### src/rtl/i2cq_engine.sv
// Top of the I2C segment sequencer: command, transmit and read queues around
// the sequencer, plus the sticky status flags.
// Assumes: a separate bus-bit engine executes one operation per valid/done handshake.
module i2cq_engine
    import i2cq_pkg::*;
#(
    parameter int CNT_W      = 8,
    parameter int DW         = 32,
    parameter int CMDQ_DEPTH = 4,
    parameter int TXQ_DEPTH  = 4,
    parameter int RDQ_DEPTH  = 4,
    localparam int CMD_W     = CNT_W + CF_N
) (
    input  logic              clk,
    input  logic              rst_n,
    input  logic              cmd_push,
    input  logic [CMD_W-1:0]  cmd_word,
    output logic              cmd_full,
    input  logic              txd_push,
    input  logic [DW-1:0]     txd_word,
    output logic              txd_full,
    input  logic              run_set,
    input  logic              rdq_pop,
    output logic [DW-1:0]     rdq_word,
    output logic              rdq_empty,
    output logic [FLAG_N-1:0] stat,
    input  logic [FLAG_N-1:0] stat_clr,
    output logic              bus_op_valid,
    output logic [1:0]        bus_op,
    output logic [7:0]        bus_tx_byte,
    output logic              bus_ack_out,
    input  logic              bus_op_done,
    input  logic [7:0]        bus_rx_byte,
    input  logic              bus_rx_nack,
    input  logic              bus_arb_lost,
    input  logic              bus_early_term
);
    logic [CMD_W-1:0]  cmd_head;
    logic              cmd_empty, cmd_pop, cmd_flush;
    logic [DW-1:0]     txd_head;
    logic              txd_empty, txd_pop, txd_flush;
    logic              rdq_full, rdq_push;
    logic [DW-1:0]     rdq_data;
    logic [FLAG_N-1:0] flag_set;
    bus_op_e           seq_op;

    assign bus_op = seq_op;

    i2cq_fifo #(.W(CMD_W), .DEPTH(CMDQ_DEPTH)) u_cmdq (
        .clk(clk), .rst_n(rst_n), .push(cmd_push), .din(cmd_word), .pop(cmd_pop),
        .flush(cmd_flush), .dout(cmd_head), .full(cmd_full), .empty(cmd_empty)
    );

    i2cq_fifo #(.W(DW), .DEPTH(TXQ_DEPTH)) u_txq (
        .clk(clk), .rst_n(rst_n), .push(txd_push), .din(txd_word), .pop(txd_pop),
        .flush(txd_flush), .dout(txd_head), .full(txd_full), .empty(txd_empty)
    );

    i2cq_fifo #(.W(DW), .DEPTH(RDQ_DEPTH)) u_rdq (
        .clk(clk), .rst_n(rst_n), .push(rdq_push), .din(rdq_data), .pop(rdq_pop),
        .flush(1'b0), .dout(rdq_word), .full(rdq_full), .empty(rdq_empty)
    );

    i2cq_seq #(.CNT_W(CNT_W), .DW(DW)) u_seq (
        .clk(clk), .rst_n(rst_n), .run_set(run_set),
        .cmd_head(cmd_head), .cmd_empty(cmd_empty), .cmd_pop(cmd_pop), .cmd_flush(cmd_flush),
        .txd_head(txd_head), .txd_empty(txd_empty), .txd_pop(txd_pop), .txd_flush(txd_flush),
        .rdq_full(rdq_full), .rdq_push(rdq_push), .rdq_data(rdq_data),
        .bus_op_valid(bus_op_valid), .bus_op(seq_op), .bus_tx_byte(bus_tx_byte),
        .bus_ack_out(bus_ack_out), .bus_op_done(bus_op_done), .bus_rx_byte(bus_rx_byte),
        .bus_rx_nack(bus_rx_nack), .bus_arb_lost(bus_arb_lost),
        .bus_early_term(bus_early_term), .flag_set(flag_set)
    );

    i2cq_status #(.N(FLAG_N)) u_stat (
        .clk(clk), .rst_n(rst_n), .set(flag_set), .clr(stat_clr), .flags(stat)
    );
endmodule
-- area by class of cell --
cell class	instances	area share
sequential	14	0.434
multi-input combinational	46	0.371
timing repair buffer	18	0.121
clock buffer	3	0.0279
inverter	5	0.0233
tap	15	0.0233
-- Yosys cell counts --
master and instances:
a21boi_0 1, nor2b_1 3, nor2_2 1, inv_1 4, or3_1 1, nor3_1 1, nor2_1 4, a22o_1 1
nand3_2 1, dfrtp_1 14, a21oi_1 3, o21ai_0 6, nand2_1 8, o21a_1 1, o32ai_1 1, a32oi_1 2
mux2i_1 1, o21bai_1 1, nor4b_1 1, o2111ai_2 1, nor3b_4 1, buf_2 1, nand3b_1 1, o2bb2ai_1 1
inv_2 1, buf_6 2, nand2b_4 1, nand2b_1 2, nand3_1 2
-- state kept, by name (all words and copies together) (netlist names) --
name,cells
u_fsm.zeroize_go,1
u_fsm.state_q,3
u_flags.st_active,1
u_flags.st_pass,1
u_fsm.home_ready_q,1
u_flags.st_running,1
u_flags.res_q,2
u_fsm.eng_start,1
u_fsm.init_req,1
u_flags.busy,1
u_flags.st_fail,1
## src/rtl/irq_seq_pkg.sv

```systemverilog
package irq_seq_pkg;

  localparam int AW = 16;
  localparam int DW = 8;

  localparam logic [AW-1:0] RST_VEC  = 16'hFFFE;
  localparam logic [AW-1:0] VEC_TOP  = 16'hFFFC;
  localparam logic [AW-1:0] SP_INIT  = 16'h00FF;
  localparam int            IMASK_BIT = 3;
  localparam int            FRAME     = 5;

  typedef enum logic [2:0] {
    ST_IDLE,
    ST_PUSH,
    ST_PULL,
    ST_VHI,
    ST_VLO
  } st_e;

endpackage

```

## src/rtl/irq_pend.sv

```systemverilog
module irq_pend #(
  parameter int N = 8
) (
  input  logic         clk_i,
  input  logic         rst_ni,
  input  logic         flush_i,
  input  logic [N-1:0] req_i,
  input  logic [N-1:0] clr_i,
  output logic [N-1:0] pend_o
);

  logic [N-1:0] pend_q;

  always_ff @(posedge clk_i or negedge rst_ni) begin
    if (!rst_ni)      pend_q <= '0;
    else if (flush_i) pend_q <= '0;
    else              pend_q <= (pend_q & ~clr_i) | req_i;
  end

  assign pend_o = pend_q;

endmodule

```

## src/rtl/irq_arb.sv

```systemverilog
module irq_arb #(
  parameter int N  = 8,
  parameter int IW = 3
) (
  input  logic [N-1:0]  pend_i,
  input  logic [N-1:0]  en_i,
  output logic          vld_o,
  output logic [N-1:0]  gnt_o,
  output logic [IW-1:0] idx_o
);

  logic [N-1:0] live;
  logic [N:0]   below;

  assign live     = pend_i & en_i;
  assign below[0] = 1'b0;

  // lowest index wins: a source is granted only when nothing below it is live
  for (genvar i = 0; i < N; i++) begin : g_chain
    assign below[i+1] = below[i] | live[i];
    assign gnt_o[i]   = live[i] & ~below[i];
  end

  assign vld_o = below[N];

  always_comb begin
    idx_o = '0;
    for (int i = 0; i < N; i++) begin
      if (gnt_o[i]) idx_o = idx_o | IW'(i);
    end
  end

endmodule

```

## src/rtl/irq_sp.sv

```systemverilog
module irq_sp
  import irq_seq_pkg::*;
(
  input  logic          clk_i,
  input  logic          rst_ni,
  input  logic          init_i,
  input  logic          push_i,
  input  logic          pull_i,
  output logic [AW-1:0] sp_o
);

  logic [AW-1:0] sp_q;

  always_ff @(posedge clk_i or negedge rst_ni) begin
    if (!rst_ni)     sp_q <= SP_INIT;
    else if (init_i) sp_q <= SP_INIT;
    else if (push_i) sp_q <= sp_q - AW'(1);
    else if (pull_i) sp_q <= sp_q + AW'(1);
  end

  assign sp_o = sp_q;

endmodule

```

## src/rtl/irq_seq.sv

```systemverilog
module irq_seq
  import irq_seq_pkg::*;
#(
  parameter int N_SRC = 8,
  parameter int N_RST = 4
) (
  input  logic              clk_i,
  input  logic              rst_ni,
  input  logic [N_RST-1:0]  rst_src_i,
  input  logic [N_SRC-1:0]  irq_req_i,
  input  logic [N_SRC-1:0]  irq_en_i,
  input  logic              imask_i,
  input  logic              rti_i,
  input  logic [15:0]       pc_i,
  input  logic [7:0]        x_i,
  input  logic [7:0]        a_i,
  input  logic [7:0]        ccr_i,
  output logic [15:0]       mem_addr_o,
  output logic [7:0]        mem_wdata_o,
  output logic              mem_rd_o,
  output logic              mem_wr_o,
  input  logic              mem_ack_i,
  input  logic [7:0]        mem_rdata_i,
  output logic [15:0]       sp_o,
  output logic [15:0]       pc_o,
  output logic              pc_load_o,
  output logic [7:0]        x_o,
  output logic              x_load_o,
  output logic [7:0]        a_o,
  output logic              a_load_o,
  output logic [7:0]        ccr_o,
  output logic              ccr_load_o,
  output logic [N_SRC-1:0]  irq_ack_o,
  output logic              busy_o
);

  localparam int IW = (N_SRC > 1) ? $clog2(N_SRC) : 1;
  localparam logic [2:0] LAST = 3'(FRAME - 1);

  st_e            state_q;
  logic [2:0]     idx_q;
  logic [AW-1:0]  vaddr_q;
  logic [DW-1:0]  hi_q;
  logic [15:0]    snap_pc_q;
  logic [7:0]     snap_x_q, snap_a_q, snap_ccr_q;
  logic [N_SRC-1:0] ack_q;

  logic           rst_any;
  logic [N_SRC-1:0] pend, gnt, clr;
  logic           arb_vld;
  logic [IW-1:0]  arb_idx;
  logic           take, push, pull, acc;
  logic [AW-1:0]  sp;
  logic [DW-1:0]  push_byte;
  logic [AW-1:0]  vec_addr;

  assign rst_any = |rst_src_i;

  irq_pend #(.N(N_SRC)) u_pend (
    .clk_i   (clk_i),
    .rst_ni  (rst_ni),
    .flush_i (rst_any),
    .req_i   (irq_req_i),
    .clr_i   (clr),
    .pend_o  (pend)
  );

  irq_arb #(.N(N_SRC), .IW(IW)) u_arb (
    .pend_i (pend),
    .en_i   (irq_en_i),
    .vld_o  (arb_vld),
    .gnt_o  (gnt),
    .idx_o  (arb_idx)
  );

  assign take = (state_q == ST_IDLE) && !rst_any && !rti_i && arb_vld && !imask_i;
  assign clr  = take ? gnt : '0;
  assign acc  = mem_ack_i && !rst_any;
  assign push = (state_q == ST_PUSH) && acc;
  assign pull = (state_q == ST_PULL) && acc;

  irq_sp u_sp (
    .clk_i  (clk_i),
    .rst_ni (rst_ni),
    .init_i (rst_any),
    .push_i (push),
    .pull_i (pull),
    .sp_o   (sp)
  );

  assign vec_addr = VEC_TOP - (AW'(arb_idx) << 1);

  always_comb begin
    unique case (idx_q)
      3'd0:    push_byte = snap_pc_q[7:0];
      3'd1:    push_byte = snap_pc_q[15:8];
      3'd2:    push_byte = snap_x_q;
      3'd3:    push_byte = snap_a_q;
      default: push_byte = snap_ccr_q;
    endcase
  end

  always_comb begin
    mem_rd_o    = 1'b0;
    mem_wr_o    = 1'b0;
    mem_addr_o  = '0;
    mem_wdata_o = '0;
    unique case (state_q)
      ST_PUSH: begin
        mem_wr_o    = 1'b1;
        mem_addr_o  = sp;
        mem_wdata_o = push_byte;
      end
      ST_PULL: begin
        mem_rd_o   = 1'b1;
        mem_addr_o = sp + AW'(1);
      end
      ST_VHI: begin
        mem_rd_o   = 1'b1;
        mem_addr_o = vaddr_q;
      end
      ST_VLO: begin
        mem_rd_o   = 1'b1;
        mem_addr_o = vaddr_q + AW'(1);
      end
      default: ;
    endcase
  end

  always_ff @(posedge clk_i or negedge rst_ni) begin
    if (!rst_ni) begin
      state_q    <= ST_VHI;
      vaddr_q    <= RST_VEC;
      idx_q      <= '0;
      hi_q       <= '0;
      snap_pc_q  <= '0;
      snap_x_q   <= '0;
      snap_a_q   <= '0;
      snap_ccr_q <= '0;
      ack_q      <= '0;
      pc_o       <= '0;
      pc_load_o  <= 1'b0;
      x_o        <= '0;
      x_load_o   <= 1'b0;
      a_o        <= '0;
      a_load_o   <= 1'b0;
      ccr_o      <= '0;
      ccr_load_o <= 1'b0;
    end else begin
      pc_load_o  <= 1'b0;
      x_load_o   <= 1'b0;
      a_load_o   <= 1'b0;
      ccr_load_o <= 1'b0;
      ack_q      <= '0;
      if (rst_any) begin
        state_q <= ST_VHI;
        vaddr_q <= RST_VEC;
        idx_q   <= '0;
      end else begin
        unique case (state_q)
          ST_IDLE: begin
            idx_q <= '0;
            if (rti_i) begin
              state_q <= ST_PULL;
            end else if (take) begin
              state_q    <= ST_PUSH;
              vaddr_q    <= vec_addr;
              ack_q      <= gnt;
              snap_pc_q  <= pc_i;
              snap_x_q   <= x_i;
              snap_a_q   <= a_i;
              snap_ccr_q <= ccr_i;
            end
          end
          ST_PUSH: if (mem_ack_i) begin
            idx_q <= idx_q + 3'd1;
            if (idx_q == LAST) begin
              idx_q      <= '0;
              state_q    <= ST_VHI;
              ccr_o      <= snap_ccr_q | 8'(1 << IMASK_BIT);
              ccr_load_o <= 1'b1;
            end
          end
          ST_PULL: if (mem_ack_i) begin
            idx_q <= idx_q + 3'd1;
            unique case (idx_q)
              3'd0: begin ccr_o <= mem_rdata_i; ccr_load_o <= 1'b1; end
              3'd1: begin a_o   <= mem_rdata_i; a_load_o   <= 1'b1; end
              3'd2: begin x_o   <= mem_rdata_i; x_load_o   <= 1'b1; end
              3'd3: hi_q <= mem_rdata_i;
              default: begin
                pc_o      <= {hi_q, mem_rdata_i};
                pc_load_o <= 1'b1;
                idx_q     <= '0;
                state_q   <= ST_IDLE;
              end
            endcase
          end
          ST_VHI: if (mem_ack_i) begin
            hi_q    <= mem_rdata_i;
            state_q <= ST_VLO;
          end
          ST_VLO: if (mem_ack_i) begin
            pc_o      <= {hi_q, mem_rdata_i};
            pc_load_o <= 1'b1;
            state_q   <= ST_IDLE;
          end
          default: state_q <= ST_IDLE;
        endcase
      end
    end
  end

  assign sp_o      = sp;
  assign irq_ack_o = ack_q;
  assign busy_o    = (state_q != ST_IDLE);

endmodule

```
===== src/rtl/refresh_debt_counter.sv =====
module refresh_debt_counter #(
  parameter int REF_INTERVAL = 1560,
  parameter int MAX_POSTPONE = 8
) (
  input  logic clk,
  input  logic rst_n,
  input  logic freeze,
  input  logic ref_issue,
  output logic owed_any
);

  localparam int IVL_W  = $clog2(REF_INTERVAL);
  localparam int OWED_W = $clog2(MAX_POSTPONE + 1);
  localparam logic [IVL_W-1:0]  IVL_LAST = IVL_W'(REF_INTERVAL - 1);
  localparam logic [OWED_W-1:0] OWED_CAP = OWED_W'(MAX_POSTPONE);

  logic [IVL_W-1:0]  ivl_q, ivl_d;
  logic [OWED_W-1:0] owed_q, owed_d;
  logic              due;

  // interval counter: frozen at zero during self refresh
  always_comb begin
    due   = 1'b0;
    ivl_d = ivl_q + 1'b1;
    if (freeze) begin
      ivl_d = '0;
    end else if (ivl_q == IVL_LAST) begin
      ivl_d = '0;
      due   = 1'b1;
    end
  end

  // owed count: saturating add on due point, subtract on issue
  always_comb begin
    owed_d = owed_q;
    if (freeze) begin
      owed_d = '0;
    end else begin
      if (due && (owed_q != OWED_CAP)) owed_d = owed_d + 1'b1;
      if (ref_issue && (owed_d != '0)) owed_d = owed_d - 1'b1;
    end
  end

  always_ff @(posedge clk or negedge rst_n) begin
    if (!rst_n) begin
      ivl_q  <= '0;
      owed_q <= '0;
    end else begin
      ivl_q  <= ivl_d;
      owed_q <= owed_d;
    end
  end

  assign owed_any = (owed_q != '0);

endmodule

***

Copy each line above holding "below".

  logic [N:0]   below;
  assign below[0] = 1'b0;
  // lowest index wins: a source is granted only when nothing below it is live
    assign below[i+1] = below[i] | live[i];
    assign gnt_o[i]   = live[i] & ~below[i];
  assign vld_o = below[N];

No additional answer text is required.